• **About this task**: Copy every record exactly.

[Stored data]
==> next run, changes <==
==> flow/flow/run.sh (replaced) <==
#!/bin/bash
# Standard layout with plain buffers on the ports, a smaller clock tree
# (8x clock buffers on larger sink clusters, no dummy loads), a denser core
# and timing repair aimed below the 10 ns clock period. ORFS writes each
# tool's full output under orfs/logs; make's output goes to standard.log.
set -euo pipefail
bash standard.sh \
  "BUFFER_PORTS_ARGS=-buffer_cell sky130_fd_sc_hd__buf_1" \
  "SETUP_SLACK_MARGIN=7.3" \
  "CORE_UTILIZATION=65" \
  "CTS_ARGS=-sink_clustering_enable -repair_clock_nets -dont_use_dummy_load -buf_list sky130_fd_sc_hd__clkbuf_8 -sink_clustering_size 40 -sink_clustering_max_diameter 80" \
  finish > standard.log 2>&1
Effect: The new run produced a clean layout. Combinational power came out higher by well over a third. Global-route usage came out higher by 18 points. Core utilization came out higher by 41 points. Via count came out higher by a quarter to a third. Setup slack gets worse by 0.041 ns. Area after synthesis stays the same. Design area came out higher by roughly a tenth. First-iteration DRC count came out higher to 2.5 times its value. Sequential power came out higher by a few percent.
What follows belongs to an exercise in optimizing a design on an open flow for small area; a production flow would make more cautious choices. In this exercise RTL edits were held to simulation tests only and were not proved equivalent to the original. No activity file was given, so power comes from the tool's default toggle rates.

job 101:
==> flow/design.v (excerpt) <==
module xmodem_tx (
    input  wire        clk,
    input  wire        rst,
    input  wire        rx_valid,
    input  wire [7:0]  rx_data,
    output wire        tx_valid,
    output wire [7:0]  tx_data,
    input  wire        tx_pop,
    input  wire        tick,
    input  wire        cmd_valid,
    input  wire [7:0]  cmd_op,
    input  wire [15:0] cmd_arg,
    output reg         rsp_valid,
    output reg  [1:0]  rsp_status,
    output reg  [63:0] rsp_data,
    output wire [9:0]  buf_raddr,
    input  wire [7:0]  buf_rdata,
    output wire        irq
);
For scale: about 15000 µm² of cells after synthesis.
clock: 8.0 ns
lec_check: 0
cap_margin: 20
core_margin: 5
core_utilization: 65
slew_margin: 20
standard.sh (not shown) runs the stock make flow with config.mk's settings and CLKGATE_MAP_FILE= SYNTH_SCRIPT=/design/flow/synth_recipe.tcl, a recipe that flattens the netlist after the stock synthesis.
==> flow/flow/run.sh <==
#!/bin/bash
# The standard ORFS layout with three changes:
#  - after the standard synthesis (unchanged), its combinational logic
#    is mapped again by ABC for area (flow/resyn.ys); the registers are left
#    untouched, and the result is proven equal to the standard netlist
#    (flow/equiv.ys) before it replaces it;
#  - the smallest buffer on the ports;
#  - small clock-tree buffers and no CTS dummy loads.
# Each tool writes its full output to a log file here (and ORFS's own logs
# under orfs/logs).
set -euo pipefail
here=$PWD
lib=$FLOW_HOME/platforms/$FLOW_PLATFORM/lib/sky130_fd_sc_hd__tt_025C_1v80.lib
res=$here/orfs/results/$FLOW_PLATFORM/xmodem_tx/base
export BUFFER_PORTS_ARGS="-buffer_cell sky130_fd_sc_hd__buf_1"
export CTS_ARGS="-sink_clustering_enable -repair_clock_nets -sink_clustering_size 10 -sink_clustering_max_diameter 40 -buf_list sky130_fd_sc_hd__clkbuf_4 -dont_use_dummy_load"

bash standard.sh synth > make_synth.log 2>&1
cp "$res/1_2_yosys.v" ref_netlist.v

in=ref_netlist.v
for pass in 1 2 3; do
  sed -e "s|@IN@|$here/$in|; s|@OUT@|$here/resyn_$pass.v|g; s|@LIB@|$lib|g; s|@ABC@|$here/flow/area.abc|" \
    flow/resyn.ys > resyn_$pass.ys
  yosys -s resyn_$pass.ys > yosys_resyn_$pass.log 2>&1
  in=resyn_$pass.v
done
sed -e "s|@REF@|$here/ref_netlist.v|; s|@NEW@|$here/$in|; s|@LIB@|$lib|" flow/equiv.ys > equiv_run.ys
if yosys -s equiv_run.ys > yosys_equiv.log 2>&1; then
  cp "$in" "$res/1_2_yosys.v"
  rm -f "$res/1_synth.odb" "$res/1_synth.sdc"
else
  echo "re-mapped netlist not proven equal; keeping the standard one" > resyn_skipped.txt
fi

bash standard.sh finish > make_finish.log 2>&1
Other scripts of this flow, unchanged in this note and not shown: flow/flow/area.abc, flow/flow/equiv.ys, flow/flow/resyn.ys
> inputs changed (job 101 -> job 102)
- changing CORE_UTILIZATION from 65 to 40
Notes after the runs:
In the tables for job 102 and job 101, routed wire length reads lower with job 101. Status: part of the total power dissipated in combinational logic parity (job 102, job 101). Multi-input gate area in the final layout: job 101 vs job 102 — no meaningful difference. Diff job 102 and job 101: setup slack higher in job 102. Lower cell area was reported by job 101, not job 102. Lower weighted congestion reported at the end of routability-driven placement goes to job 102 over job 101. | clock transition at the registers of the reported paths | job 101 vs job 102 | ≈ equal |.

• **Worked solution**:
==> next run, changes <==
==> flow/flow/run.sh (replaced) <==
#!/bin/bash
# Standard layout with plain buffers on the ports, a smaller clock tree
# (8x clock buffers on larger sink clusters, no dummy loads), a denser core
# and timing repair aimed below the 10 ns clock period. ORFS writes each
# tool's full output under orfs/logs; make's output goes to standard.log.
set -euo pipefail
bash standard.sh \
  "BUFFER_PORTS_ARGS=-buffer_cell sky130_fd_sc_hd__buf_1" \
  "SETUP_SLACK_MARGIN=7.3" \
  "CORE_UTILIZATION=65" \
  "CTS_ARGS=-sink_clustering_enable -repair_clock_nets -dont_use_dummy_load -buf_list sky130_fd_sc_hd__clkbuf_8 -sink_clustering_size 40 -sink_clustering_max_diameter 80" \
  finish > standard.log 2>&1
Effect: The new run produced a clean layout. Combinational power came out higher by well over a third. Global-route usage came out higher by 18 points. Core utilization came out higher by 41 points. Via count came out higher by a quarter to a third. Setup slack gets worse by 0.041 ns. Area after synthesis stays the same. Design area came out higher by roughly a tenth. First-iteration DRC count came out higher to 2.5 times its value. Sequential power came out higher by a few percent.
What follows belongs to an exercise in optimizing a design on an open flow for small area; a production flow would make more cautious choices. In this exercise RTL edits were held to simulation tests only and were not proved equivalent to the original. No activity file was given, so power comes from the tool's default toggle rates.

job 101:
==> flow/design.v (excerpt) <==
module xmodem_tx (
    input  wire        clk,
    input  wire        rst,
    input  wire        rx_valid,
    input  wire [7:0]  rx_data,
    output wire        tx_valid,
    output wire [7:0]  tx_data,
    input  wire        tx_pop,
    input  wire        tick,
    input  wire        cmd_valid,
    input  wire [7:0]  cmd_op,
    input  wire [15:0] cmd_arg,
    output reg         rsp_valid,
    output reg  [1:0]  rsp_status,
    output reg  [63:0] rsp_data,
    output wire [9:0]  buf_raddr,
    input  wire [7:0]  buf_rdata,
    output wire        irq
);
For scale: about 15000 µm² of cells after synthesis.
clock: 8.0 ns
lec_check: 0
cap_margin: 20
core_margin: 5
core_utilization: 65
slew_margin: 20
standard.sh (not shown) runs the stock make flow with config.mk's settings and CLKGATE_MAP_FILE= SYNTH_SCRIPT=/design/flow/synth_recipe.tcl, a recipe that flattens the netlist after the stock synthesis.
==> flow/flow/run.sh <==
#!/bin/bash
# The standard ORFS layout with three changes:
#  - after the standard synthesis (unchanged), its combinational logic
#    is mapped again by ABC for area (flow/resyn.ys); the registers are left
#    untouched, and the result is proven equal to the standard netlist
#    (flow/equiv.ys) before it replaces it;
#  - the smallest buffer on the ports;
#  - small clock-tree buffers and no CTS dummy loads.
# Each tool writes its full output to a log file here (and ORFS's own logs
# under orfs/logs).
set -euo pipefail
here=$PWD
lib=$FLOW_HOME/platforms/$FLOW_PLATFORM/lib/sky130_fd_sc_hd__tt_025C_1v80.lib
res=$here/orfs/results/$FLOW_PLATFORM/xmodem_tx/base
export BUFFER_PORTS_ARGS="-buffer_cell sky130_fd_sc_hd__buf_1"
export CTS_ARGS="-sink_clustering_enable -repair_clock_nets -sink_clustering_size 10 -sink_clustering_max_diameter 40 -buf_list sky130_fd_sc_hd__clkbuf_4 -dont_use_dummy_load"

bash standard.sh synth > make_synth.log 2>&1
cp "$res/1_2_yosys.v" ref_netlist.v

in=ref_netlist.v
for pass in 1 2 3; do
  sed -e "s|@IN@|$here/$in|; s|@OUT@|$here/resyn_$pass.v|g; s|@LIB@|$lib|g; s|@ABC@|$here/flow/area.abc|" \
    flow/resyn.ys > resyn_$pass.ys
  yosys -s resyn_$pass.ys > yosys_resyn_$pass.log 2>&1
  in=resyn_$pass.v
done
sed -e "s|@REF@|$here/ref_netlist.v|; s|@NEW@|$here/$in|; s|@LIB@|$lib|" flow/equiv.ys > equiv_run.ys
if yosys -s equiv_run.ys > yosys_equiv.log 2>&1; then
  cp "$in" "$res/1_2_yosys.v"
  rm -f "$res/1_synth.odb" "$res/1_synth.sdc"
else
  echo "re-mapped netlist not proven equal; keeping the standard one" > resyn_skipped.txt
fi

bash standard.sh finish > make_finish.log 2>&1
Other scripts of this flow, unchanged in this note and not shown: flow/flow/area.abc, flow/flow/equiv.ys, flow/flow/resyn.ys
> inputs changed (job 101 -> job 102)
- changing CORE_UTILIZATION from 65 to 40
Notes after the runs:
In the tables for job 102 and job 101, routed wire length reads lower with job 101. Status: part of the total power dissipated in combinational logic parity (job 102, job 101). Multi-input gate area in the final layout: job 101 vs job 102 — no meaningful difference. Diff job 102 and job 101: setup slack higher in job 102. Lower cell area was reported by job 101, not job 102. Lower weighted congestion reported at the end of routability-driven placement goes to job 102 over job 101. | clock transition at the registers of the reported paths | job 101 vs job 102 | ≈ equal |.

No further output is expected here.